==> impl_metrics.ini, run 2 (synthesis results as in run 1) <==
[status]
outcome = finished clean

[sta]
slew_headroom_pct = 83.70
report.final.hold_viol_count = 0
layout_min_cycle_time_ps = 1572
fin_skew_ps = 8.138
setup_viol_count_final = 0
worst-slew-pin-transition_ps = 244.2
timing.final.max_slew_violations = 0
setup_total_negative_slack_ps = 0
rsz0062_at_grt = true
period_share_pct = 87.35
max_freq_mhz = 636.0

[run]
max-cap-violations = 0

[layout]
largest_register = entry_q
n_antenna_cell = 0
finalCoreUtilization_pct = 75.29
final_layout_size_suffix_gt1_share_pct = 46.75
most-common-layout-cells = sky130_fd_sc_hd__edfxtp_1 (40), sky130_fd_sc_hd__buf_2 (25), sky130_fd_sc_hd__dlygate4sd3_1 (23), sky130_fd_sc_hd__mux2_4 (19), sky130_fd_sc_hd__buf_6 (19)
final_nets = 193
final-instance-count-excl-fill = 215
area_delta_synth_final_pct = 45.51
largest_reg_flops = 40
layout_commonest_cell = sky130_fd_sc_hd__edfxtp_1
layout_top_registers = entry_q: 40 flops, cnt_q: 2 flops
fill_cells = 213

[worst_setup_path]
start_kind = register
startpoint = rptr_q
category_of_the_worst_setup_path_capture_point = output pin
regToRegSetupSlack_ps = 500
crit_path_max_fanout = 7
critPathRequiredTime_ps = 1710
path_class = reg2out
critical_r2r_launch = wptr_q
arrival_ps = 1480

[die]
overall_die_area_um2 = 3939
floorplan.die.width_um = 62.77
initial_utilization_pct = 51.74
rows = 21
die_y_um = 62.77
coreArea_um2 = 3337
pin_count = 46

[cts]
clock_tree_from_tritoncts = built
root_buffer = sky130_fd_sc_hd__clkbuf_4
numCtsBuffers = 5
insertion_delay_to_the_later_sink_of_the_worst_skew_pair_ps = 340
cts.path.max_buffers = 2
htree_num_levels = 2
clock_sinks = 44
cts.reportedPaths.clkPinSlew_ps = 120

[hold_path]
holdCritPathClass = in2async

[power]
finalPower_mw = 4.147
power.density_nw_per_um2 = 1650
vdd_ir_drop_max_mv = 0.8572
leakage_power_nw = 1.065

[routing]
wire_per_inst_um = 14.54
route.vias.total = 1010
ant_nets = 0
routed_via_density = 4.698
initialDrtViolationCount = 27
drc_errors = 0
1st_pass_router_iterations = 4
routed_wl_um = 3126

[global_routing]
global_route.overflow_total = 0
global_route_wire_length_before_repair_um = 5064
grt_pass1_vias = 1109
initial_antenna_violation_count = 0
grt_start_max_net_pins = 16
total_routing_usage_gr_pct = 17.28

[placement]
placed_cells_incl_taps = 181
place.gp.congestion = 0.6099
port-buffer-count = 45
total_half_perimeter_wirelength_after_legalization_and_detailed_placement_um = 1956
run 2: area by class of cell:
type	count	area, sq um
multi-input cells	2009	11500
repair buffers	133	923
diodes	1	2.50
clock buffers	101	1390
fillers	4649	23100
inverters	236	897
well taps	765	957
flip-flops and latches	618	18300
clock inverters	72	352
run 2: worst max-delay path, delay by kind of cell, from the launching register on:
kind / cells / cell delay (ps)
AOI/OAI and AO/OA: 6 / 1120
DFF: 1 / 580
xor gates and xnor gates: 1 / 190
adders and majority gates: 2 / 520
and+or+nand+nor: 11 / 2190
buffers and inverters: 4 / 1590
`config.mk`:
```
export PLATFORM = sky130hd
export DESIGN_NAME = aopi_div
export DESIGN_NICKNAME = d
export VERILOG_FILES = /design/src/aopi_pkg.sv /design/src/aopi_div.sv
export SDC_FILE = /design/constraint.sdc
export NUM_CORES = 1
export LEC_CHECK = 0
export ABC_AREA = 1
export BUFFER_PORTS_ARGS = -buffer_cell sky130_fd_sc_hd__buf_4
export CORE_MARGIN = 2
export CORE_UTILIZATION = 57
export DETAILED_ROUTE_END_ITERATION = 8
export GPL_ROUTABILITY_DRIVEN = 0
export PLACE_DENSITY_LB_ADDON = 0.25
export SLEW_MARGIN = 5
export SYNTH_ARGS = -nofsm -noshare
export SYNTH_HDL_FRONTEND = slang
export SYNTH_SLANG_ARGS = --single-unit
```
`constraint.sdc`:
```
create_clock -name clk -period 11.2 [get_ports clk]
set_input_delay 0 -clock clk [delete_from_list [all_inputs] [get_ports clk]]
set_output_delay 0 -clock clk [all_outputs]
set_load 0.05 [all_outputs]
```
[src/rtl/core/hasa_fifo.sv]
`timescale 1ns / 1ps
module hasa_fifo #(
  parameter int W     = 8,
  parameter int DEPTH = 2
) (
  input  logic                       clk,
  input  logic                       rst_n,
  input  logic                       push,
  input  logic [W-1:0]               din,
  input  logic                       pop,
  output logic [W-1:0]               dout,
  output logic                       full,
  output logic                       empty,
  output logic [$clog2(DEPTH+1)-1:0] count
);
  localparam int PW = (DEPTH > 1) ? $clog2(DEPTH) : 1;
  localparam int CW = $clog2(DEPTH + 1);

  logic [W-1:0]  mem_r [DEPTH];
  logic [PW-1:0] wr_ptr_r, rd_ptr_r;
  logic [CW-1:0] cnt_r;
  logic          do_push, do_pop;

  assign full    = (cnt_r == CW'(DEPTH));
  assign empty   = (cnt_r == '0);
  assign count   = cnt_r;
  assign dout    = mem_r[rd_ptr_r];
  assign do_push = push && !full;
  assign do_pop  = pop && !empty;

  // advance pointers and occupancy
  always_ff @(posedge clk) begin
    if (!rst_n) begin
      wr_ptr_r <= '0;
      rd_ptr_r <= '0;
      cnt_r    <= '0;
    end else begin
      if (do_push) wr_ptr_r <= (wr_ptr_r == PW'(DEPTH - 1)) ? '0 : wr_ptr_r + 1'b1;
      if (do_pop)  rd_ptr_r <= (rd_ptr_r == PW'(DEPTH - 1)) ? '0 : rd_ptr_r + 1'b1;
      if (do_push && !do_pop)      cnt_r <= cnt_r + 1'b1;
      else if (do_pop && !do_push) cnt_r <= cnt_r - 1'b1;
    end
  end

  // hold payload
  always_ff @(posedge clk) begin
    if (do_push) mem_r[wr_ptr_r] <= din;
  end
endmodule

[config.mk]
export PLATFORM = sky130hd
export DESIGN_NAME = hasa_fifo
export DESIGN_NICKNAME = d
export VERILOG_FILES = /design/src/rtl/core/hasa_fifo.sv
export SDC_FILE = /design/constraint.sdc
export NUM_CORES = 1
export LEC_CHECK = 0
export BUFFER_PORTS_ARGS = -buffer_cell sky130_fd_sc_hd__buf_2
export CAP_MARGIN = 0
export CORE_MARGIN = 2
export CORE_UTILIZATION = 35
export CTS_CLUSTER_DIAMETER = 120
export CTS_CLUSTER_SIZE = 10
export DETAILED_ROUTE_END_ITERATION = 7
export GPL_ROUTABILITY_DRIVEN = 0
export PLACE_DENSITY_LB_ADDON = 0.2
export SYNTH_ARGS = -nofsm -noshare
export SYNTH_HDL_FRONTEND = slang
export SYNTH_SLANG_ARGS = --single-unit
[constraint.sdc]
create_clock -name clk -period 2.3 [get_ports clk]
set_clock_uncertainty 0.1 [all_clocks]
set_input_delay 0.115 -clock clk [delete_from_list [all_inputs] [get_ports clk]]
set_output_delay 0.115 -clock clk [all_outputs]
set_load 0.005 [all_outputs]
## Word level (Yosys, flattened, before mapping)

Memories as Yosys holds them, arrays and structs flattened. A register that Yosys moved wholly into a read port is not among the register bits.
Cells that the tools add are included.

- $add $sub $neg: 4
- Eq/ne operators: 1
- Mux-type cells: 8
- Reduce and logical (&&, ||, !) cells: 10

Operators with widths:

| cell | count |
|---|---|
| $mux 1 | 6 |
| $logic_and 1x1->1 | 4 |
| $logic_not 1->1 | 4 |
| $mux 2 | 2 |
| $add 1x1->1 const B | 2 |
| $add 2x1->2 const B | 1 |
| $eq 2x2->1 const B | 1 |
| $logic_not 2->1 | 1 |
| $reduce_bool 2->1 | 1 |
| $sub 2x1->2 const B | 1 |

- Register bits after elaboration: 4
- RAM bits: 16
- Bits of input ports: 12
- Output and inout bits: 12
- Word-level logic and storage cells: 27
- Memories: 1

Memories:

| memory | words | bits a word | rd ports | clocked after Yosys merged registers in | wr ports | line | RTL |
|---|---|---|---|---|---|---|---|
| mem_r | 2 | 8 | 1 | 1 | 1 | 19 | `logic [W-1:0] mem_r [DEPTH];` |

## Logic depth before layout (Yosys ltp)

- Depth after elaboration: 7
- Depth in mapped cells: 7
- Gate-level depth less buffers: 7

## Worst setup path before layout

OpenSTA, ideal clock, no wires.

- Path type: reg2reg
- Start: reg cnt_r[0] (netlist: count[0])
- End: reg cnt_r[1] (netlist: count[1])
- Arrival: 1.425 ns
- Slack: 0.705 ns
- Stages on the path, launching flop included: 7
- Buffers on the path: 0
- Clock period less this slack: 1.595 ns
- Path through: dfxtp_1 nand2b_1 inv_2 nor2_1 ha_1 or3_1 a21boi_1

- Word-level cells in the longest chain between the ends: 6
- Elaborated cells on any way between the ends: 15
- Those cells by class: 2 x add/sub; 1 x eq/ne; 2 x mux; 10 x reduce/logical

RTL lines:

| element | line | RTL |
|---|---|---|
| start: declaration | 21 | `logic [CW-1:0] cnt_r;` |
| start signal: assignment | 40 | `if (do_push && !do_pop) cnt_r <= cnt_r + 1'b1;` |
| start signal: assignment | 41 | `else if (do_pop && !do_push) cnt_r <= cnt_r - 1'b1;` |
| $eq 2x2->1 (*) | 24 | `assign full = (cnt_r == CW'(DEPTH));` |
| named net full | 12 | `output logic full,` |
| $logic_not 1->1 (*) | 28 | `assign do_push = push && !full;` |
| $logic_and 1x1->1 (*) | 28 |  |
| $logic_not 1->1 | 41 |  |
| $logic_and 1x1->1 | 41 |  |
| $reduce_bool 2->1 (no line) | - |  |

The timed path passes the listed nets; every way through them passes the cells marked *. The select of a mux whose other input is x is not followed.
A chain may end at the register's enable or synchronous reset.

## Worst setup path after layout

- Start: reg cnt_r[0] (netlist: count[0])
- End: reg cnt_r[1] (netlist: count[1])

- Word-level cells in the longest chain between the ends: 6
- Elaborated cells on any way between the ends: 15
- Those cells by class: 2 x add/sub; 1 x eq/ne; 2 x mux; 10 x reduce/logical

RTL lines:

| element | line |
|---|---|
| $eq 2x2->1 / $logic_not 2->1 (equally long branches) | 24, 25 |
| $logic_not 1->1, on equally long branches | 28, 29 |
| $logic_and 1x1->1, on equally long branches | 28, 29 |
| $logic_not 1->1, on equally long branches | 41, 40 |
| $logic_and 1x1->1, on equally long branches | 41, 40 |
| $reduce_bool 2->1 (no line) / $mux 2 (equally long branches) | - |

Several ways; a longest one is shown, not always the timed one. The select of a mux whose other input is x is not followed.

==> reports/metrics.cfg <==
[floorplan]
ios=24
die_w_um=52.1
die_area_sq_um=2710
core-area_sq_um=2190
start_util_pct=37.0
die_y_um=52.1
row_count=17

[global_routing]
track_usage_pct=10.9
grt_antenna_before_repair=0
grt_pass1_vias=433
grt_max_degree=12
grt_pass1_wl_um=2020
overflow=0

[timing]
finalSetupViolations=0
setup_tns_ns=0
fmax_mhz=589
rsz0062_at_grt=no
timing.slew.headroom_pct=75.4
finalHoldViolCount=0
worst_slew_pin_slew_ns=0.369
min_period_over_period_pct=73.8
fin_hold_ws_ns=0.0825
period_minus_slack_ns=1.70
slew_violations=0

[cts]
clock-root-buffer=clkbuf_4
cts_buffers=3
clock_sinks=21
clock_path_buffers=2
clock_latency_ns=0.29
clkTransAtPathRegs_ns=0.11
htree_levels=1
cts_tree=yes

[drt]
ant_nets=0
routed_wl_um=1260
dr.pass1.iters=4
wl_per_cell_um=11.1
vias_per_cell=4.43
drt-initial-drc-count=13
dr_total_vias=505
drc_errors=0

[synthesis]
ys_seq_area_share_pct=71.7
ys_ff_latch=21
syn-cell-area_sq_um=810
avgSynthCellArea_sq_um=16.2
yosys_warnings=0
ys_top_cells_by_area=edfxtp_1 (59%), dfxtp_1 (12%), mux2_2 (11%)
synth_top_area_share_pct=59.4
syn_nets=63
synthCells=50
yosys.area.top_type=edfxtp_1
ys_types=20

[cells_and_area]
drive_gt1_share_pct=43.0
multi_input_area_sq_um=216
area_growth_syn_to_layout_pct=33.2
nets=100
antenna_cells=0
seqCellArea_sq_um=581
fillers=188

[critical_path]
startpoint_type=register
worst-path-max-fanout=6
endpoint_kind=register
crit_arrival_ns=1.83
worstSetupPathType=reg -> reg
crit_required_ns=2.43

[hold_path]
hold_class=in -> reg

[run_status]
status=finished clean

[power]
ir_worst_vdd_mv=0.511
p_per_area_nw_per_um2=954
cellLeakagePower_nw=0.431

[placed_design]
dp_hpwl_um=864
portBuffers=23

[run]
drv_cap=0

[state kept, by name (all words and copies together), names as in the netlist, named ones only]
name      cells
count         2
wr_ptr_r      1
mem_r        16
rd_ptr_r      1
[power by group]
part | leakage (nW) | internal (mW) | switching [mW]
sequential | 0.191 | 0.484 | 0.0535
combinational | 0.226 | 0.188 | 0.133
clock | 0.0150 | 0.0674 | 0.103
total | 0.431 | 0.739 | 0.290
[routing by layer]
metal | track usage [%] | vias up | wire [um]
li1 | - | 257 | -
met1 | 15.3 | 231 | 648
met2 | 14.3 | 15 | 532
met3 | 2.59 | 2 | 74
met4 | 7.89 | 0 | 8
met5 | 0 | - | 0
[layout make-up]
cell class                 count  share of cell area (%)
sequential                    21                    53.8
multi-input combinational     26                    20.1
timing repair buffer          33                    19.7
tap                           28                    3.25
clock buffer                   4                    2.44
inverter                       2                   0.696
[through the flow]
step | power (mW) | setup slack (ns) | instance area (sq um) | util (%) | std cells
2_1_floorplan | 0.737 | 0.705 | 810 | - | 50
3_3_place_gp | 0.855 | 0.690 | 962 | 43.9 | 101
3_5_place_dp | 0.860 | 0.611 | 962 | 43.9 | 101
4_1_cts | 1.04 | 0.594 | 1080 | 49.2 | 114
5_1_grt | 1.11 | 0.428 | 1080 | 49.2 | 114
6_report | 1.03 | 0.602 | 1080 | 49.2 | 114
[synth_stat cells (all sizes together)]
cell	instances
buf	1
and3	1
or3	1
o21a	1
edfxtp	16
nor2	2
xnor2	2
dfxtp	5
nor3	1
and2	3
o21ai	2
ha	1
mux2	8
xor2	1
inv	2
nand2b	1
a21boi	2
[final timing paths]
check | startpoint | to | slack, ns | cells after the start
setup reg to reg | count[0] | count[1] | 0.60 | 6
hold reg to reg | count[1] | count[1] | 0.45 | 2
hold / removal | push | wr_ptr_r | 0.08 | 3
setup / recovery | count[0] | count[1] | 0.60 | 6
[layout by cell type, fill, tap and decap left out]
cell           instances
nor3_2                 1
xor2_1                 1
and3_1                 1
a21boi_1               1
o21a_1                 1
dfxtp_1                5
mux2_2                 8
dlygate4sd3_1          9
nand2b_1               1
nor2_1                 2
clkbuf_1               1
inv_2                  1
and2_1                 3
edfxtp_1              16
o21ai_0                1
clkbuf_4               3
xnor2_1                2
buf_4                  1
inv_1                  1
o21ai_1                1
a21boi_0               1
ha_1                   1
or3_1                  1
buf_2                 23
[kinds of logic after synthesis]
group / share of synthesized area (%)
buffers and inverters: 1.54
flip-flops: 71.7
multiplexers: 11.1
AO/OA/AOI/OAI: 4.02
XOR/XNOR: 3.25
adder cells (fa/ha/maj): 1.55
AND/OR/NAND/NOR: 6.80
[worst max-delay path, cell delays in order, from the launching register on]
cell	delay, ns
dfxtp_1	0.45
nand2b_1	0.18
inv_2	0.06
nor2_1	0.10
ha_1	0.26
or3_1	0.35
a21boi_1	0.14
[what timing repair did]
action	4_1_cts	5_1_grt
endpoints found under the hold margin	20	0
hold buffers	9	0
buffers inserted	0	0
gates resized for setup	0	0
No activity file was read; power rests on OpenSTA's default activity.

────

*Exercise goal*
Copy out only the lines of the records above from the one with "start_kind = register" through the one with "power.density_nw_per_um2 = 1650", exactly as they stand, both included.

*Solved problem*
start_kind = register
startpoint = rptr_q
category_of_the_worst_setup_path_capture_point = output pin
regToRegSetupSlack_ps = 500
crit_path_max_fanout = 7
critPathRequiredTime_ps = 1710
path_class = reg2out
critical_r2r_launch = wptr_q
arrival_ps = 1480

[die]
overall_die_area_um2 = 3939
floorplan.die.width_um = 62.77
initial_utilization_pct = 51.74
rows = 21
die_y_um = 62.77
coreArea_um2 = 3337
pin_count = 46

[cts]
clock_tree_from_tritoncts = built
root_buffer = sky130_fd_sc_hd__clkbuf_4
numCtsBuffers = 5
insertion_delay_to_the_later_sink_of_the_worst_skew_pair_ps = 340
cts.path.max_buffers = 2
htree_num_levels = 2
clock_sinks = 44
cts.reportedPaths.clkPinSlew_ps = 120

[hold_path]
holdCritPathClass = in2async

[power]
finalPower_mw = 4.147
power.density_nw_per_um2 = 1650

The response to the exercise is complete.